In the data below, find the line containing "localparam int SIZE_LIM_BITS", then set down that line and every later line up to and including the line containing "localparam int QUEUE_DEPTH", exactly.

(Dataset entries)

Segment Open

--- config.mk ---
export PLATFORM = sky130hd
export DESIGN_NAME = http_chunked_decoder
export DESIGN_NICKNAME = d
export VERILOG_FILES = /design/src/rtl/chd_pkg.sv /design/src/rtl/http_chunked_decoder.sv /design/src/rtl/chd_front.sv /design/src/rtl/chd_back.sv
export SDC_FILE = /design/constraint.sdc
export NUM_CORES = 1
export LEC_CHECK = 0
export BUFFER_PORTS_ARGS = -buffer_cell sky130_fd_sc_hd__buf_2
export CORE_ASPECT_RATIO = 1.25
export CORE_MARGIN = 5
export CORE_UTILIZATION = 50
export CTS_BUF_LIST = sky130_fd_sc_hd__clkbuf_16
export CTS_CLUSTER_DIAMETER = 100
export DETAILED_ROUTE_END_ITERATION = 16
export MAX_ROUTING_LAYER = met4
export PLACE_DENSITY = 0.74
export SLEW_MARGIN = 40
export SYNTH_ARGS = -nofsm -noshare
export SYNTH_HDL_FRONTEND = slang
export SYNTH_SLANG_ARGS = --single-unit
--- constraint.sdc ---
create_clock -name i_clk -period 3.9 [get_ports i_clk]
set_clock_uncertainty 0.05 [all_clocks]
set_input_delay 0.195 -clock i_clk [delete_from_list [all_inputs] [get_ports i_clk]]
set_output_delay 0.195 -clock i_clk [all_outputs]
set_load 0.01 [all_outputs]
--- src/rtl/chd_pkg.sv ---
// ----------------------------------------------------------------------------
// chd_pkg
// Shared types, codes and helpers for the chunked transfer decoder.
// ----------------------------------------------------------------------------
package chd_pkg;

    localparam int SIZE_BITS       = 32;
    localparam int COUNT_BITS      = 32;
    localparam int LINE_BITS       = 12;
    localparam int SIZE_LIM_BITS   = 8;
    localparam int CFG_DATA_BITS   = 12;
    localparam int STATUS_BITS     = 3;
    localparam int OUT_FIELD_BITS  = 8 + STATUS_BITS + 32;
    localparam int OUT_TDATA_BITS  = ((OUT_FIELD_BITS + 7) / 8) * 8;
    localparam int QUEUE_DEPTH     = 2;
    localparam int QUEUE_PTR_BITS  = $clog2(QUEUE_DEPTH);
    localparam int QUEUE_CNT_BITS  = $clog2(QUEUE_DEPTH + 1);

    localparam logic [1:0] OP_DATA    = 2'd0;
    localparam logic [1:0] OP_CLOSE   = 2'd1;
    localparam logic [1:0] OP_RESTART = 2'd2;

    localparam logic [STATUS_BITS-1:0] ST_BUSY     = 3'd0;
    localparam logic [STATUS_BITS-1:0] ST_DONE     = 3'd1;
    localparam logic [STATUS_BITS-1:0] ST_LONG     = 3'd2;
    localparam logic [STATUS_BITS-1:0] ST_BADCRLF  = 3'd3;
    localparam logic [STATUS_BITS-1:0] ST_CLOSED   = 3'd4;
    localparam logic [STATUS_BITS-1:0] ST_OVERFLOW = 3'd5;

    localparam logic [7:0] BYTE_CR = 8'h0D;
    localparam logic [7:0] BYTE_LF = 8'h0A;

    localparam logic CFG_SIZE_LIMIT    = 1'b0;
    localparam logic CFG_TRAILER_LIMIT = 1'b1;

    localparam logic [SIZE_LIM_BITS-1:0] SIZE_LIMIT_RST    = 8'd63;
    localparam logic [LINE_BITS-1:0]     TRAILER_LIMIT_RST = 12'd4095;

    typedef enum logic [2:0] {
        PH_SIZE,
        PH_DATA,
        PH_CRLF,
        PH_TRAILER,
        PH_DONE,
        PH_FAIL
    } t_phase;

    // classified stream item, as queued between front and back
    typedef struct packed {
        logic [1:0] op;
        logic [7:0] data;
        logic       is_cr;
        logic       is_lf;
        logic       hex_ok;
        logic [3:0] hex_val;
    } t_item;

    typedef struct packed {
        logic [SIZE_LIM_BITS-1:0] size_limit;
        logic [LINE_BITS-1:0]     trailer_limit;
    } t_limits;

    // {valid, value} of an ASCII hex digit
    function automatic logic [4:0] hex_decode(input logic [7:0] b);
        logic is_dec;
        logic is_alpha;
        is_dec   = (b >= 8'h30) && (b <= 8'h39);
        is_alpha = ((b >= 8'h61) && (b <= 8'h66)) || ((b >= 8'h41) && (b <= 8'h46));
        if (is_dec) begin
            return {1'b1, b[3:0]};
        end else if (is_alpha) begin
            return {1'b1, b[3:0] + 4'd9};
        end
        return 5'd0;
    endfunction

endpackage

--- src/rtl/http_chunked_decoder.sv ---
// An accepted item is written to the queue; its result is registered when chd_back pops it.
// Throughput: one byte item per cycle unless the output stalls; chd_back steps its parser per item.
// A 2-entry queue and the output register let input and output stall independently.
// Reset (i_rst_n low, synchronous): parser returns to the size line phase, queue and
// output empty, line limits back to 63 and 4095.
// ----------------------------------------------------------------------------
// http_chunked_decoder
// HTTP/1.1 chunked body decoder, one stream byte per item.
// ----------------------------------------------------------------------------
module http_chunked_decoder (
    input  logic                                i_clk,
    input  logic                                i_rst_n,
    input  logic                                i_cfg_valid,
    output logic                                o_cfg_ready,
    input  logic                                i_cfg_index,
    input  logic [chd_pkg::CFG_DATA_BITS-1:0]   i_cfg_data,
    input  logic                                i_s_tvalid,
    output logic                                o_s_tready,
    input  logic [7:0]                          i_s_tdata,   // [7:0] data_byte
    input  logic [1:0]                          i_s_tuser,   // [1:0] op
    output logic                                o_m_tvalid,
    input  logic                                i_m_tready,
    // [7:0] out_byte, [10:8] status, [42:11] bytes_written, rest zero
    output logic [chd_pkg::OUT_TDATA_BITS-1:0]  o_m_tdata,
    output logic                                o_m_tuser    // [0] out_valid
);
    import chd_pkg::*;

    t_limits r_limits;
    logic    q_valid;
    logic    q_ready;
    t_item   q_item;

    assign o_cfg_ready = 1'b1;

    always_ff @(posedge i_clk) begin
        if (!i_rst_n) begin
            r_limits.size_limit    <= SIZE_LIMIT_RST;
            r_limits.trailer_limit <= TRAILER_LIMIT_RST;
        end else if (i_cfg_valid) begin
            if (i_cfg_index == CFG_SIZE_LIMIT) begin
                r_limits.size_limit <= i_cfg_data[SIZE_LIM_BITS-1:0];
            end else begin
                r_limits.trailer_limit <= i_cfg_data[LINE_BITS-1:0];
            end
        end
    end

    chd_front u_front (
        .i_clk      (i_clk),
        .i_rst_n    (i_rst_n),
        .i_s_tvalid (i_s_tvalid),
        .o_s_tready (o_s_tready),
        .i_s_tdata  (i_s_tdata),
        .i_s_tuser  (i_s_tuser),
        .o_q_valid  (q_valid),
        .i_q_ready  (q_ready),
        .o_q_item   (q_item)
    );

    chd_back u_back (
        .i_clk      (i_clk),
        .i_rst_n    (i_rst_n),
        .i_limits   (r_limits),
        .i_q_valid  (q_valid),
        .o_q_ready  (q_ready),
        .i_q_item   (q_item),
        .o_m_tvalid (o_m_tvalid),
        .i_m_tready (i_m_tready),
        .o_m_tdata  (o_m_tdata),
        .o_m_tuser  (o_m_tuser)
    );

endmodule

--- src/rtl/chd_front.sv ---
// ----------------------------------------------------------------------------
// chd_front
// Accepts stream items, classifies the byte and queues them for the back end.
// ----------------------------------------------------------------------------
module chd_front (
    input  logic             i_clk,
    input  logic             i_rst_n,
    input  logic             i_s_tvalid,
    output logic             o_s_tready,
    input  logic [7:0]       i_s_tdata,   // [7:0] data_byte
    input  logic [1:0]       i_s_tuser,   // [1:0] op
    output logic             o_q_valid,
    input  logic             i_q_ready,
    output chd_pkg::t_item   o_q_item
);
    import chd_pkg::*;

    t_item                     r_mem [QUEUE_DEPTH];
    logic [QUEUE_PTR_BITS-1:0] r_wr_ptr;
    logic [QUEUE_PTR_BITS-1:0] r_rd_ptr;
    logic [QUEUE_CNT_BITS-1:0] r_count;
    logic                      push;
    logic                      pop;
    t_item                     cls;
    logic [4:0]                hex;

    assign hex          = hex_decode(i_s_tdata);
    assign cls.op       = i_s_tuser;
    assign cls.data     = i_s_tdata;
    assign cls.is_cr    = (i_s_tdata == BYTE_CR);
    assign cls.is_lf    = (i_s_tdata == BYTE_LF);
    assign cls.hex_ok   = hex[4];
    assign cls.hex_val  = hex[3:0];

    assign o_s_tready = (r_count != QUEUE_CNT_BITS'(QUEUE_DEPTH));
    assign push       = i_s_tvalid && o_s_tready;
    assign o_q_valid  = (r_count != '0);
    assign pop        = o_q_valid && i_q_ready;
    assign o_q_item   = r_mem[r_rd_ptr];

    always_ff @(posedge i_clk) begin
        if (push) begin
            r_mem[r_wr_ptr] <= cls;
        end
    end

    always_ff @(posedge i_clk) begin
        if (!i_rst_n) begin
            r_wr_ptr <= '0;
            r_rd_ptr <= '0;
            r_count  <= '0;
        end else begin
            if (push) begin
                r_wr_ptr <= r_wr_ptr + 1'b1;
            end
            if (pop) begin
                r_rd_ptr <= r_rd_ptr + 1'b1;
            end
            if (push && !pop) begin
                r_count <= r_count + 1'b1;
            end else if (pop && !push) begin
                r_count <= r_count - 1'b1;
            end
        end
    end

    a_count_range: assert property (@(posedge i_clk) disable iff (!i_rst_n)
        r_count <= QUEUE_CNT_BITS'(QUEUE_DEPTH))
        else $error("queue count out of range");

    a_count_push: assert property (@(posedge i_clk) disable iff (!i_rst_n)
        push && !pop |=> r_count == $past(r_count) + 1'b1)
        else $error("queue count did not follow a push");

    a_count_pop: assert property (@(posedge i_clk) disable iff (!i_rst_n)
        pop && !push |=> r_count == $past(r_count) - 1'b1)
        else $error("queue count did not follow a pop");

endmodule

--- src/rtl/chd_back.sv ---
// ----------------------------------------------------------------------------
// chd_back
// Chunk parser state machine with a registered result stage.
// ----------------------------------------------------------------------------
module chd_back (
    input  logic                                i_clk,
    input  logic                                i_rst_n,
    input  chd_pkg::t_limits                    i_limits,
    input  logic                                i_q_valid,
    output logic                                o_q_ready,
    input  chd_pkg::t_item                      i_q_item,
    output logic                                o_m_tvalid,
    input  logic                                i_m_tready,
    // [7:0] out_byte, [10:8] status, [42:11] bytes_written, rest zero
    output logic [chd_pkg::OUT_TDATA_BITS-1:0]  o_m_tdata,
    output logic                                o_m_tuser   // [0] out_valid
);
    import chd_pkg::*;

    t_phase                  r_phase, n_phase;
    logic [STATUS_BITS-1:0]  r_fail, n_fail;
    logic [LINE_BITS-1:0]    r_line_count, n_line_count;
    logic                    r_prev_cr, n_prev_cr;
    logic                    r_hex_active, n_hex_active;
    logic                    r_size_ovf, n_size_ovf;
    logic [SIZE_BITS-1:0]    r_acc, n_acc;
    logic [SIZE_BITS-1:0]    r_remaining, n_remaining;
    logic                    r_first_bad, n_first_bad;
    logic [COUNT_BITS-1:0]   r_written, n_written;

    logic                    r_out_valid;
    logic [OUT_TDATA_BITS-1:0] r_out_data;
    logic                    r_out_user;

    logic                    pop;
    logic [LINE_BITS:0]      limit;
    logic [LINE_BITS:0]      line_n;
    logic                    line_end;
    logic                    line_long;
    logic                    digit_take;
    logic                    acc_over;
    logic                    ovf_next;
    logic [SIZE_BITS-1:0]    acc_next;
    logic [SIZE_BITS-1:0]    remaining_dec;
    logic [7:0]              out_byte;
    logic                    out_flag;
    logic [STATUS_BITS-1:0]  status;

    assign o_q_ready = !r_out_valid || i_m_tready;
    assign pop       = i_q_valid && o_q_ready;

    assign limit     = (r_phase == PH_TRAILER) ? {1'b0, i_limits.trailer_limit}
                                               : (LINE_BITS+1)'(i_limits.size_limit);
    assign line_n    = {1'b0, r_line_count} + 1'b1;
    assign line_end  = r_prev_cr && i_q_item.is_lf;
    assign line_long = !line_end && (line_n >= limit);

    // size digits: stop at the first non-hex byte, freeze after overflow
    assign digit_take    = r_hex_active && i_q_item.hex_ok && !r_size_ovf;
    assign acc_over      = (r_acc[SIZE_BITS-1 -: 4] != 4'd0);
    assign ovf_next      = r_size_ovf || (digit_take && acc_over);
    assign acc_next      = (digit_take && !acc_over) ?
                           {r_acc[SIZE_BITS-5:0], i_q_item.hex_val} : r_acc;
    assign remaining_dec = r_remaining - 1'b1;

    // next phase and failure code
    always_comb begin
        n_phase = r_phase;
        n_fail  = r_fail;
        if (pop) begin
            unique case (i_q_item.op)
                OP_RESTART: begin
                    n_phase = PH_SIZE;
                    n_fail  = ST_BUSY;
                end
                OP_CLOSE: begin
                    if (r_phase != PH_DONE && r_phase != PH_FAIL) begin
                        n_phase = PH_FAIL;
                        n_fail  = ST_CLOSED;
                    end
                end
                OP_DATA: begin
                    unique case (r_phase)
                        PH_SIZE: begin
                            if (line_end) begin
                                if (ovf_next) begin
                                    n_phase = PH_FAIL;
                                    n_fail  = ST_OVERFLOW;
                                end else if (acc_next == '0) begin
                                    n_phase = PH_TRAILER;
                                end else begin
                                    n_phase = PH_DATA;
                                end
                            end else if (line_long) begin
                                n_phase = PH_FAIL;
                                n_fail  = ST_LONG;
                            end
                        end
                        PH_DATA: begin
                            if (remaining_dec == '0) begin
                                n_phase = PH_CRLF;
                            end
                        end
                        PH_CRLF: begin
                            if (r_line_count != '0) begin
                                if (r_first_bad || !i_q_item.is_lf) begin
                                    n_phase = PH_FAIL;
                                    n_fail  = ST_BADCRLF;
                                end else begin
                                    n_phase = PH_SIZE;
                                end
                            end
                        end
                        PH_TRAILER: begin
                            if (line_end) begin
                                if (line_n == (LINE_BITS+1)'(2)) begin
                                    n_phase = PH_DONE;
                                end
                            end else if (line_long) begin
                                n_phase = PH_FAIL;
                                n_fail  = ST_LONG;
                            end
                        end
                        default: begin
                        end
                    endcase
                end
                default: begin
                end
            endcase
        end
    end

    // line, size and count registers plus the result fields
    always_comb begin
        n_line_count = r_line_count;
        n_prev_cr    = r_prev_cr;
        n_hex_active = r_hex_active;
        n_size_ovf   = r_size_ovf;
        n_acc        = r_acc;
        n_remaining  = r_remaining;
        n_first_bad  = r_first_bad;
        n_written    = r_written;
        out_byte     = 8'd0;
        out_flag     = 1'b0;
        if (pop) begin
            unique case (i_q_item.op)
                OP_RESTART: begin
                    n_line_count = '0;
                    n_prev_cr    = 1'b0;
                    n_hex_active = 1'b1;
                    n_size_ovf   = 1'b0;
                    n_acc        = '0;
                    n_remaining  = '0;
                    n_first_bad  = 1'b0;
                    n_written    = '0;
                end
                OP_DATA: begin
                    unique case (r_phase)
                        PH_SIZE: begin
                            n_hex_active = r_hex_active && i_q_item.hex_ok;
                            n_size_ovf   = ovf_next;
                            n_acc        = acc_next;
                            if (line_end) begin
                                if (!ovf_next) begin
                                    if (acc_next != '0) begin
                                        n_remaining = acc_next;
                                    end
                                    n_line_count = '0;
                                    n_prev_cr    = 1'b0;
                                    n_hex_active = 1'b1;
                                    n_size_ovf   = 1'b0;
                                    n_acc        = '0;
                                end
                            end else if (!line_long) begin
                                n_line_count = line_n[LINE_BITS-1:0];
                                n_prev_cr    = i_q_item.is_cr;
                            end
                        end
                        PH_DATA: begin
                            out_byte    = i_q_item.data;
                            out_flag    = 1'b1;
                            n_remaining = remaining_dec;
                            if (r_written != '1) begin
                                n_written = r_written + 1'b1;
                            end
                            if (remaining_dec == '0) begin
                                n_line_count = '0;
                                n_first_bad  = 1'b0;
                            end
                        end
                        PH_CRLF: begin
                            if (r_line_count == '0) begin
                                n_first_bad  = !i_q_item.is_cr;
                                n_line_count = LINE_BITS'(1);
                            end else if (!(r_first_bad || !i_q_item.is_lf)) begin
                                n_line_count = '0;
                                n_prev_cr    = 1'b0;
                                n_hex_active = 1'b1;
                                n_size_ovf   = 1'b0;
                                n_acc        = '0;
                                n_first_bad  = 1'b0;
                            end
                        end
                        PH_TRAILER: begin
                            if (line_end) begin
                                if (line_n != (LINE_BITS+1)'(2)) begin
                                    n_line_count = '0;
                                    n_prev_cr    = 1'b0;
                                    n_hex_active = 1'b1;
                                    n_size_ovf   = 1'b0;
                                    n_acc        = '0;
                                end
                            end else if (!line_long) begin
                                n_line_count = line_n[LINE_BITS-1:0];
                                n_prev_cr    = i_q_item.is_cr;
                            end
                        end
                        default: begin
                        end
                    endcase
                end
                default: begin
                end
            endcase
        end
        if (n_phase == PH_DONE) begin
            status = ST_DONE;
        end else if (n_phase == PH_FAIL) begin
            status = n_fail;
        end else begin
            status = ST_BUSY;
        end
    end

    always_ff @(posedge i_clk) begin
        if (!i_rst_n) begin
            r_phase      <= PH_SIZE;
            r_fail       <= ST_BUSY;
            r_line_count <= '0;
            r_prev_cr    <= 1'b0;
            r_hex_active <= 1'b1;
            r_size_ovf   <= 1'b0;
            r_acc        <= '0;
            r_remaining  <= '0;
            r_first_bad  <= 1'b0;
            r_written    <= '0;
            r_out_valid  <= 1'b0;
        end else begin
            r_phase      <= n_phase;
            r_fail       <= n_fail;
            r_line_count <= n_line_count;
            r_prev_cr    <= n_prev_cr;
            r_hex_active <= n_hex_active;
            r_size_ovf   <= n_size_ovf;
            r_acc        <= n_acc;
            r_remaining  <= n_remaining;
            r_first_bad  <= n_first_bad;
            r_written    <= n_written;
            if (pop) begin
                r_out_valid <= 1'b1;
            end else if (i_m_tready) begin
                r_out_valid <= 1'b0;
            end
        end
    end

    always_ff @(posedge i_clk) begin
        if (pop) begin
            r_out_data <= OUT_TDATA_BITS'({n_written[31:0], status, out_byte});
            r_out_user <= out_flag;
        end
    end

    assign o_m_tvalid = r_out_valid;
    assign o_m_tdata  = r_out_data;
    assign o_m_tuser  = r_out_user;

    a_restart: assert property (@(posedge i_clk) disable iff (!i_rst_n)
        pop && i_q_item.op == OP_RESTART |=> r_phase == PH_SIZE && r_written == '0)
        else $error("restart did not clear the parser");

    a_data_remaining: assert property (@(posedge i_clk) disable iff (!i_rst_n)
        r_phase == PH_DATA |-> r_remaining != '0)
        else $error("payload phase with nothing left");

    a_written_mono: assert property (@(posedge i_clk) disable iff (!i_rst_n)
        !(pop && i_q_item.op == OP_RESTART) |=> r_written >= $past(r_written))
        else $error("byte count went backwards");

    a_crlf_count: assert property (@(posedge i_clk) disable iff (!i_rst_n)
        r_phase == PH_CRLF |-> r_line_count <= LINE_BITS'(1))
        else $error("trailing CRLF counter out of range");

endmodule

Segment Closed

# [Answer to the exercise]
    localparam int SIZE_LIM_BITS   = 8;
    localparam int CFG_DATA_BITS   = 12;
    localparam int STATUS_BITS     = 3;
    localparam int OUT_FIELD_BITS  = 8 + STATUS_BITS + 32;
    localparam int OUT_TDATA_BITS  = ((OUT_FIELD_BITS + 7) / 8) * 8;
    localparam int QUEUE_DEPTH     = 2;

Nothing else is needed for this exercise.